Because DoubleWritable.hashCode() is incorrect, using DoubleWritables as the keys in a HashMap results in abysmal performance, due to hash code collisions.

I discovered this when testing the latest version of Hive and certain mapjoin queries were exceedingly slow.

Evidently, Hive has its own wrapper/subclass around Hadoop's DoubleWritable that overrode used to override hashCode() with a correct implementation, but for some reason they recently removed that code, so it now uses the incorrect hashCode() method inherited from Hadoop's DoubleWritable.

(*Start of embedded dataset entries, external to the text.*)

## config.mk

```make
export PLATFORM = sky130hd
export DESIGN_NAME = uart_alu_if_flat
export DESIGN_NICKNAME = d
export VERILOG_FILES = /design/src/rtl/uart_alu_if_if.sv /design/src/rtl/uart_alu_if.sv /design/src/flat_wrapper.sv
export SDC_FILE = /design/constraint.sdc
export NUM_CORES = 1
export LEC_CHECK = 0
export CORE_MARGIN = 2
export CORE_UTILIZATION = 40
export DETAILED_ROUTE_END_ITERATION = 7
export PLACE_DENSITY = 0.72
export SYNTH_ARGS = -nofsm -noshare
export SYNTH_HDL_FRONTEND = slang
export SYNTH_SLANG_ARGS = --single-unit
```

## constraint.sdc

```tcl
create_clock -name clk -period 3.8 [get_ports clk]
set_input_delay 0.38 -clock clk [delete_from_list [all_inputs] [get_ports clk]]
set_output_delay 0.38 -clock clk [all_outputs]
set_load 0.01 [all_outputs]
```

## src/rtl/uart_alu_if_if.sv

```systemverilog
// Bundle of the rx FIFO, tx FIFO and ALU signals seen by the uart/ALU client.
// The master side is the client; the slave side is the uart block plus the ALU.
interface uart_alu_if_if #(
  parameter int DBIT    = 8,
  parameter int OP_BITS = 6
);
  logic                rx_empty;
  logic [DBIT-1:0]     r_data;
  logic                rd_uart;
  logic                tx_full;
  logic                wr_uart;
  logic [DBIT-1:0]     w_data;
  logic [DBIT-1:0]     alu_a;
  logic [DBIT-1:0]     alu_b;
  logic [OP_BITS-1:0]  alu_op;
  logic [DBIT-1:0]     alu_result;
  logic                frame_done;

  modport master (
    input  rx_empty, r_data, tx_full, alu_result,
    output rd_uart, wr_uart, w_data, alu_a, alu_b, alu_op, frame_done
  );

  modport slave (
    output rx_empty, r_data, tx_full, alu_result,
    input  rd_uart, wr_uart, w_data, alu_a, alu_b, alu_op, frame_done
  );
endinterface

```

## src/rtl/uart_alu_if.sv

```systemverilog
// Uart client: pops A, B, OP from the rx FIFO, drives the ALU, and pushes the
// registered result into the tx FIFO before waiting for the next frame.
module uart_alu_if #(
  parameter int DBIT    = 8,
  parameter int OP_BITS = 6
) (
  input  logic          clk,
  input  logic          reset,
  uart_alu_if_if.master bus
);

  typedef enum logic [2:0] {
    GET_A  = 3'd0,
    GET_B  = 3'd1,
    GET_OP = 3'd2,
    EXEC   = 3'd3,
    SEND   = 3'd4
  } state_t;

  state_t              state_r;
  logic [DBIT-1:0]     alu_a_r;
  logic [DBIT-1:0]     alu_b_r;
  logic [OP_BITS-1:0]  alu_op_r;
  logic [DBIT-1:0]     w_data_r;
  logic                rd_s;
  logic                wr_s;

  // FIFO strobes follow the flags in the same cycle so no byte or slot is lost
  always_comb begin
    rd_s = 1'b0;
    wr_s = 1'b0;
    if (reset) begin
      rd_s = 1'b0;
      wr_s = 1'b0;
    end else begin
      case (state_r)
        GET_A, GET_B, GET_OP: rd_s = ~bus.rx_empty;
        SEND:                 wr_s = ~bus.tx_full;
        default: begin
          rd_s = 1'b0;
          wr_s = 1'b0;
        end
      endcase
    end
  end

  // Frame sequencer: operand capture, result capture and tx hand-off
  always_ff @(posedge clk) begin
    if (reset) begin
      state_r  <= GET_A;
      alu_a_r  <= {DBIT{1'b0}};
      alu_b_r  <= {DBIT{1'b0}};
      alu_op_r <= {OP_BITS{1'b0}};
      w_data_r <= {DBIT{1'b0}};
    end else begin
      case (state_r)
        GET_A: begin
          if (!bus.rx_empty) begin
            alu_a_r <= bus.r_data;
            state_r <= GET_B;
          end
        end
        GET_B: begin
          if (!bus.rx_empty) begin
            alu_b_r <= bus.r_data;
            state_r <= GET_OP;
          end
        end
        GET_OP: begin
          // only the low opcode bits are meaningful to the ALU
          if (!bus.rx_empty) begin
            alu_op_r <= bus.r_data[OP_BITS-1:0];
            state_r  <= EXEC;
          end
        end
        EXEC: begin
          w_data_r <= bus.alu_result;
          state_r  <= SEND;
        end
        SEND: begin
          if (!bus.tx_full) begin
            state_r <= GET_A;
          end
        end
        default: state_r <= GET_A;
      endcase
    end
  end

  assign bus.rd_uart    = rd_s;
  assign bus.wr_uart    = wr_s;
  assign bus.frame_done = wr_s;
  assign bus.w_data     = w_data_r;
  assign bus.alu_a      = alu_a_r;
  assign bus.alu_b      = alu_b_r;
  assign bus.alu_op     = alu_op_r;

endmodule

```

## src/flat_wrapper.sv

```systemverilog
// flat-port wrapper written by rule: the top's interface ports become plain ports
module uart_alu_if_flat 
#(
  parameter int DBIT    = 8,
  parameter int OP_BITS = 6
)
  (clk, reset, bus_rx_empty, bus_r_data, bus_tx_full, bus_alu_result, bus_rd_uart, bus_wr_uart, bus_w_data, bus_alu_a, bus_alu_b, bus_alu_op, bus_frame_done);
  uart_alu_if_if #(.DBIT(DBIT), .OP_BITS(OP_BITS)) bus_i ();
  input  logic clk;
  input  logic reset;
  input wire logic [$bits(bus_i.rx_empty)-1:0] bus_rx_empty;
  input wire logic [$bits(bus_i.r_data)-1:0] bus_r_data;
  input wire logic [$bits(bus_i.tx_full)-1:0] bus_tx_full;
  input wire logic [$bits(bus_i.alu_result)-1:0] bus_alu_result;
  output wire logic [$bits(bus_i.rd_uart)-1:0] bus_rd_uart;
  output wire logic [$bits(bus_i.wr_uart)-1:0] bus_wr_uart;
  output wire logic [$bits(bus_i.w_data)-1:0] bus_w_data;
  output wire logic [$bits(bus_i.alu_a)-1:0] bus_alu_a;
  output wire logic [$bits(bus_i.alu_b)-1:0] bus_alu_b;
  output wire logic [$bits(bus_i.alu_op)-1:0] bus_alu_op;
  output wire logic [$bits(bus_i.frame_done)-1:0] bus_frame_done;
  assign bus_i.rx_empty = bus_rx_empty;
  assign bus_i.r_data = bus_r_data;
  assign bus_i.tx_full = bus_tx_full;
  assign bus_i.alu_result = bus_alu_result;
  assign bus_rd_uart = bus_i.rd_uart;
  assign bus_wr_uart = bus_i.wr_uart;
  assign bus_w_data = bus_i.w_data;
  assign bus_alu_a = bus_i.alu_a;
  assign bus_alu_b = bus_i.alu_b;
  assign bus_alu_op = bus_i.alu_op;
  assign bus_frame_done = bus_i.frame_done;
  uart_alu_if #(.DBIT(DBIT), .OP_BITS(OP_BITS)) u_core (.clk(clk), .reset(reset), .bus(bus_i));
endmodule
```

==> impl_results.md <==
* Status: finished, final reports clean
* Clk buf depth at 2
* Antenna violations before repair at 0
* Seq/Total Area, Yosys at 43.6%
* GRT Util Overall at 15.1%
* Via/cell ratio at 4.73
* Mapped Cells at 137
* Nets at 205
* Psw at 0.165 mW
* Peak VDD IR at 0.000176 V
* Fraction of layout cells with a size suffix above 1 at 11.8%
* Fin. Hold Viols at 0
* Die Ht at 65.5 um
* Syn_area_per_cell at 11.1 um2
* Postcts setup bufs at 0
* Clock network power share at 34.0%
* Netlist Area Pre-Place at 1520 um2
* Worst hold-check path type: register to register
* Reg area at 661 um2
* Filler cells at 326
* Sw Ratio at 22.9%
* Global-route wire length before repair at 4950 um
* Reg2Reg Launch Point: u_core.state_r[0]$_SDFFE_PP0P_
* Clk_skew at 0.00126 ns
* Element type at the critical path end: primary output
* Reg-to-reg endpoint: u_core.bus.alu_b[3]$_SDFFE_PP0P_
* I/O Buffers at 52
* Total of max-cap violations at 0
* Initial Utilization at 41.4%
* Drt first pass iters at 4
* Final setup TNS at 0 ns
* Worst Path Required at 3.42 ns
* Final ANT Viol Nets at 0
* Area leader, netlist: dfxtp_1
* Combinational share of power at 14.5%
* Vias at 1106
* Vias in the first global route at 1077
* Worst R2R Path Depth at 2
* Max Clk Rate at 402 MHz
* CTS tree: built
* Syn. warnings at 0
* Design area at 2100 um2
* Core ar. at 3660 um2
* Slew margin rel. at 53.6%
* Crit Path Max Fanout at 22
* Largest net degree at the start of global routing at 31
* Die ar. at 4300 um2
* Leakage at 0.771 nW
* Worst slew pin tran at 0.693 ns
* Ant diodes at 0
* Worst slack, placed at 1.31 ns
* Worst Hold Launch: u_core.bus.w_data[7]$_SDFFE_PP0N_
* Crit path arrival time at 2.11 ns
* RSZ-0062 raised after global routing: no
* CTS Root Buffer Type: clkbuf_8
* Post-CTS sizing at 0
* Post-DP HPWL at 2210 um
* Placed Area at 2020 um2
* Area of the multi-input gates at 773 um2
* Final setup viols at 0
* Ports at 53
* Iter 0 DRT Violations at 64
* Die width at 65.5 um
* Post-route DRC violation count at 0
* # rows at 22
* Area Overhead vs Synth at 38.7%
* Hold Buf Count CTS at 0
* Wire per inst at 13.2 um
* Yosys top cell area share at 43.6%
* Final Cycle Share at 65.5%
* Worst setup path startpoint: reset
* Crit start category: primary input
* Num CTS Buffers at 5
* Flops & latches, synth at 33
* Pint at 0.555 mW
* Worst setup margin at 1.31 ns
* Min-Delay Path Depth at 2
* Cell Pwr Density at 342 nW/um2
* Crit Path Category: primary input to primary output
* Synth area leaders: dfxtp_1 (44%), mux2i_1 (20%), nand2b_1 (14%)
* H-tree Lvls at 2
* Period minus WS final at 2.49 ns
* Routability cong. at 0.716
* Hold path endpoint: u_core.bus.w_data[7]$_SDFFE_PP0N_
* Clk sinks at 33
* GRT overflow at 0
* FF-to-FF setup slack at 2.26 ns
* Total nets after synthesis at 157
* Final wirelength at 3090 um
* Clk_lat worst skew at 0.27 ns
* Count of cell types in the netlist at 23
* Slew Limit Fails at 0
* Clk slew on worst S/H paths at 0.06 ns
* Seq pwr share at 51.5%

It appears that this bug has been there since DoubleWritable was created(!) so I can understand if fixing it is impractical due to the possibility of breaking things down-stream, but I can't think of anything that *should* break, off the top of my head.

Searching JIRA, I found several related tickets, which may be useful for some historical perspective: HADOOP-3061, HADOOP-3243, HIVE-511, HIVE-1629, HIVE-7041



--
This message was sent by Atlassian JIRA
(v6.3.4#6332)